## EXERCISE
Go through the lines below and tally each one holding "went". Write only the total.

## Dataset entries
________________

==> flow/design.v (excerpt) <==
module datapath(output [6:0] display, days, output [3:0] segment, output am, pm, dblink, Sound, Vcc_out, input Next, Up, SetTime, SetAlarm, Snooze, Stop, Mute, Clr, Clk_sys);
For scale: about 2000 cells after synthesis, roughly 220 flip-flops, about 32 I/O pins, roughly 0.014 mm2 of cells after synthesis.
==> flow/config.mk <==
export PLATFORM = sky130hd
export DESIGN_NAME = datapath
export DESIGN_NICKNAME = datapath
export VERILOG_FILES = /design/flow/design.v
export SDC_FILE = /design/flow/constraint.sdc
export NUM_CORES = 4
export LEC_CHECK = 0
export ABC_AREA = 1
export CAP_MARGIN = 40
export CORE_MARGIN = 2
export CORE_UTILIZATION = 68
export CTS_CLUSTER_SIZE = 72
export MAX_ROUTING_LAYER = met4
export PLACE_DENSITY = 0.62
export SLEW_MARGIN = 20
export TNS_END_PERCENT = 5
==> flow/constraint.sdc <==
create_clock -name core_clock -period 8.24 [get_ports {Clk_sys}]
set_input_delay 1.6480 -clock core_clock [delete_from_list [all_inputs] [get_ports {Clk_sys}]]
set_output_delay 1.6480 -clock core_clock [all_outputs]
set_load 0.01 [all_outputs]
run.sh (not shown) runs the stock make flow with config.mk's settings and CLKGATE_MAP_FILE=.
Next try:
==> flow/config.mk (replaced) <==
export PLATFORM = sky130hd
export DESIGN_NAME = datapath
export DESIGN_NICKNAME = datapath
export VERILOG_FILES = /design/flow/design.v
export SDC_FILE = /design/flow/constraint.sdc
export NUM_CORES = 4
export LEC_CHECK = 0
export CAP_MARGIN = 20
export CORE_MARGIN = 2
export CORE_UTILIZATION = 72
export PLACE_DENSITY = 0.64
export SLEW_MARGIN = 20
==> flow/constraint.sdc (replaced) <==
create_clock -name core_clock -period 11.4 [get_ports {Clk_sys}]
set_input_delay 2.2800 -clock core_clock [delete_from_list [all_inputs] [get_ports {Clk_sys}]]
set_output_delay 2.2800 -clock core_clock [all_outputs]
set_load 0.01 [all_outputs]
Clock skew barely changes.
Area after synthesis went down by 2.2%.
Hold slack improves by 5.5 ps.
Die size came out lower by 7.4%.
Worst setup slack improved by 1600 ps.
Next try:
--- a/flow/config.mk
+++ b/flow/config.mk
@@ -10,3 +10,5 @@
 export CORE_UTILIZATION = 72
-export PLACE_DENSITY = 0.64
+export CTS_CLUSTER_DIAMETER = 28
+export PLACE_DENSITY_LB_ADDON = 0.01
+export SETUP_SLACK_MARGIN = 1.23
 export SLEW_MARGIN = 20
==> flow/constraint.sdc (replaced) <==
create_clock -name core_clock -period 4.69 [get_ports {Clk_sys}]
set_input_delay 0.9380 -clock core_clock [delete_from_list [all_inputs] [get_ports {Clk_sys}]]
set_output_delay 0.9380 -clock core_clock [all_outputs]
set_load 0.01 [all_outputs]
Combinational power grows to 2.8 times its value.
Cell count grows by 4.5%.
Wire length grows by 15%.
Via count grows by 9.3%.
Power grows to 3.1 times its value.
Critical path depth stays the same.
Register-to-register slack gets worse by 6700 ps.
Clock-buffer cell count grows by 35.
Setup slack gets worse by 4200 ps.
Next try:
--- a/flow/config.mk
+++ b/flow/config.mk
@@ -9,6 +9,3 @@
 export CORE_MARGIN = 2
-export CORE_UTILIZATION = 72
-export CTS_CLUSTER_DIAMETER = 28
-export PLACE_DENSITY_LB_ADDON = 0.01
-export SETUP_SLACK_MARGIN = 1.23
+export CORE_UTILIZATION = 64
 export SLEW_MARGIN = 20
==> flow/constraint.sdc (replaced) <==
create_clock -name core_clock -period 13.5 [get_ports {Clk_sys}]
set_input_delay 2.7000 -clock core_clock [delete_from_list [all_inputs] [get_ports {Clk_sys}]]
set_output_delay 2.7000 -clock core_clock [all_outputs]
set_load 0.01 [all_outputs]
The changed run completed with no timing, DRC or antenna violations.
Non-clock buffer count went down by 32.
Total power went down by 73%.
Sequential share of layout area went up by 3.0 points.
Sequential power went down by 66%.
Synthesized cell count is unchanged.
Via count went down by 11%.
Final area went down by 8.4%.
Core utilization went down by 16 points.
Synthesized area is unchanged.
Next try:
--- a/flow/config.mk
+++ b/flow/config.mk
@@ -9,3 +9,4 @@
 export CORE_MARGIN = 2
-export CORE_UTILIZATION = 64
+export CORE_UTILIZATION = 70
+export SETUP_SLACK_MARGIN = 1.23
 export SLEW_MARGIN = 20
==> flow/constraint.sdc (replaced) <==
create_clock -name core_clock -period 4.69 [get_ports {Clk_sys}]
set_input_delay 0.9380 -clock core_clock [delete_from_list [all_inputs] [get_ports {Clk_sys}]]
set_output_delay 0.9380 -clock core_clock [all_outputs]
set_load 0.01 [all_outputs]
Via count climbs by a few percent.
Worst setup slack gets worse by 5800 ps.
Area after synthesis stays the same.
Power climbs to 3.0 times its value.
Final cell count climbs slightly.
Sequential cell count stays the same.
Routed wire length climbs by a little under a tenth.
Register-to-register slack gets worse by 8300 ps.
Next try:
--- a/flow/config.mk
+++ b/flow/config.mk
@@ -9,4 +9,3 @@
 export CORE_MARGIN = 2
-export CORE_UTILIZATION = 70
-export SETUP_SLACK_MARGIN = 1.23
+export CORE_UTILIZATION = 40
 export SLEW_MARGIN = 20
==> flow/constraint.sdc (replaced) <==
create_clock -name core_clock -period 5.19 [get_ports {Clk_sys}]
set_input_delay 1.0380 -clock core_clock [delete_from_list [all_inputs] [get_ports {Clk_sys}]]
set_output_delay 1.0380 -clock core_clock [all_outputs]
set_load 0.01 [all_outputs]
Effect:
- total power drops by roughly a tenth
- register-to-register slack improved by 320 ps
- combinational power drops by about a fifth
- global-route usage drops by 16 points
- hold slack improved by 35 ps


## build 41
Starting RTL as in the previous note.
clock: 6.68 ns
lec_check: 0
abc_area: 1
cap_margin: 20
cell_pad_in_sites_detail_placement: 2
cell_pad_in_sites_global_placement: 1
core_margin: 2
core_utilization: 40
cts_cluster_diameter: 46
cts_cluster_size: 63
gpl_routability_driven: 1
max_routing_layer: met4
min_routing_layer: met2
slew_margin: 20
Build 41 | status: complete | timing, DRC, antenna: pass
Changes in build 43 relative to build 41:
- a deleted CTS_CLUSTER_SIZE that had been 63
- a deleted CELL_PAD_IN_SITES_GLOBAL_PLACEMENT that had been 1
- a deleted CTS_CLUSTER_DIAMETER that had been 46
- a change of CORE_UTILIZATION from 40 to 72
- a deleted CELL_PAD_IN_SITES_DETAIL_PLACEMENT that had been 2
- a deleted GPL_ROUTABILITY_DRIVEN that had been 1
- a deleted MAX_ROUTING_LAYER that had been met4
- a deleted MIN_ROUTING_LAYER that had been met2
- a change of the clock period (ns, I/O delays scaled along) from 6.68 to 4.68
Notes after the runs:
- Summary — worst hold margin, build 43 relative to build 41: higher, by 0.010 ns.
- Looking at the reports, build 43 completed the entire flow and the layout it produced met the timing, DRC and antenna checks.
- Going from build 41 to build 43, final critical-path setup slack down 1.0 ns; horizontal die dimension down 25%; combinational cell area excluding buffers and inverters flat.
- Cell internal power dissipation (build 43 vs. build 41) increases by more than 10%
- Build 43: final antenna diode count is 1 lower than what build 41 reported.
- In build 43 relative to build 41, peak supply drop had gone up by more than half.
- First-pass GRT wire length on build 43 is down relative to build 41.
- After detailed routing, build 41 needs more wire than build 43.
- Diff build 41 -> build 43 | detailed-route via count | decrease of 27%
### build 43 -> build 87
- PLACE_DENSITY_LB_ADDON: unset -> 0.0
- SETUP_SLACK_MARGIN: unset -> 1.2
- CTS_CLUSTER_SIZE: unset -> 18
- ABC_AREA: 1 -> unset
- CAP_MARGIN: 20 -> 15
- CTS_CLUSTER_DIAMETER: unset -> 389
Build 87: no failed stages, no open violations at the end
Non-clock buffer area fraction after layout for build 87: 1.8 points up relative to build 43
| internal power of the cells | build 87 vs build 43 | 15% lower |
In build 87 relative to build 43, number of nets at floorplan had gone down by more than 10%.
Build 87 leaves more setup margin than build 43.
Build 43 has a higher multi-input combinational cell count than build 87.
The die used by build 87 is smaller than the one used by build 43.
The share of power burned in combinational logic in build 87 was higher than what build 43 gave.
Build 87 reports its cell with the largest stage delay on the worst path as dfrtp_2 while build 43 reports clkdlybuf4s50_1.
Build 87 consumes less power than build 43 does.
Post-synthesis instance area went down by a few percent going from build 43 to build 87.
Build 87 vs build 43: depth of the critical timing path with buffers and inverters included up in build 87
Here is what was changed in the inputs of build 49 compared with build 87.
- PLACE_DENSITY_LB_ADDON changed from 0.0 to 0.01
- CTS_CLUSTER_DIAMETER changed from 389 to 192
- MAX_ROUTING_LAYER newly set to met4
- CORE_ASPECT_RATIO newly set to 0.9
- CTS_CLUSTER_SIZE changed from 18 to 19
- CAP_MARGIN changed from 15 to 0
==> results <==
- Build 49 finished every step from synthesis to the final layout, and the layout passed the timing, DRC and antenna checks.
- Compared to build 87, build 49 reaches a higher achievable clock.
- From build 87 to build 49 the numbers moved as follows: area of the core saw a decrease, number of cells produced by synthesis saw little to no change.
Input-level comparison between build 24 and build 49:
- an added ABC_AREA of 1
- a change of PLACE_DENSITY_LB_ADDON from 0.01 to 0.12
- a change of CORE_ASPECT_RATIO from 0.9 to 1.39
- a deleted MAX_ROUTING_LAYER that had been met4
- a change of SETUP_SLACK_MARGIN from 1.2 to 1.38
- a change of CAP_MARGIN from 0 to 20
- a change of CTS_CLUSTER_SIZE from 19 to 10
- a deleted CTS_CLUSTER_DIAMETER that had been 192
Results
Build 24 reached the final stage; the timing, DRC and antenna checks on its layout passed. | path length in cells of the critical path | build 24 vs build 49 | 3 lower |. In the flow results for build 49 and build 24, the worst hold slack is larger on build 49. Build 24 vs build 49: minimum period implied by the final worst setup slack down in build 24. [compare] base=build 49 new=build 24: area of all placed cells without fillers increased 320 sq um; area fraction in full adders, half adders and majority gates comparable. The die size number comes out lower for build 49 vs build 24. Compared with build 49, build 24 shows last weighted congestion value of the routability-driven placer that has gone up by a few percent.
Here is what was changed in the inputs of build 5 compared with build 24.
- CTS_CLUSTER_SIZE now 17, was 10
- SETUP_SLACK_MARGIN now 1.35, was 1.38
- CTS_CLUSTER_DIAMETER now 27, previously not set
- CORE_ASPECT_RATIO now 0.87, was 1.39
- ABC_AREA no longer set, was 1
- CAP_MARGIN now 40, was 20
- PLACE_DENSITY_LB_ADDON now 0.0, was 0.12
### Flow results
On total wire length, build 5 does better than build 24.
Relative to build 24, share of the synthesized netlist area taken by xor and xnor gates has gone up in build 5.
Measured against each other, build 24 and build 5 differ in total cell area reported by yosys after synthesis, the lower figure coming from build 5.
Number of well-tap cells placed in build 5 is 7 below build 24.
Going from build 24 to build 5, the fraction of area in clock buffers and inverters was found to have gone up by 5.3 points.
Comparing build 24 and build 5, placed cell area is lower on build 5.
Delta(maximum fanout encountered on the critical timing path, build 5 - build 24) < 0
Power and IR drop assume default switching activity.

________________

## EXPECTED OUTPUT
9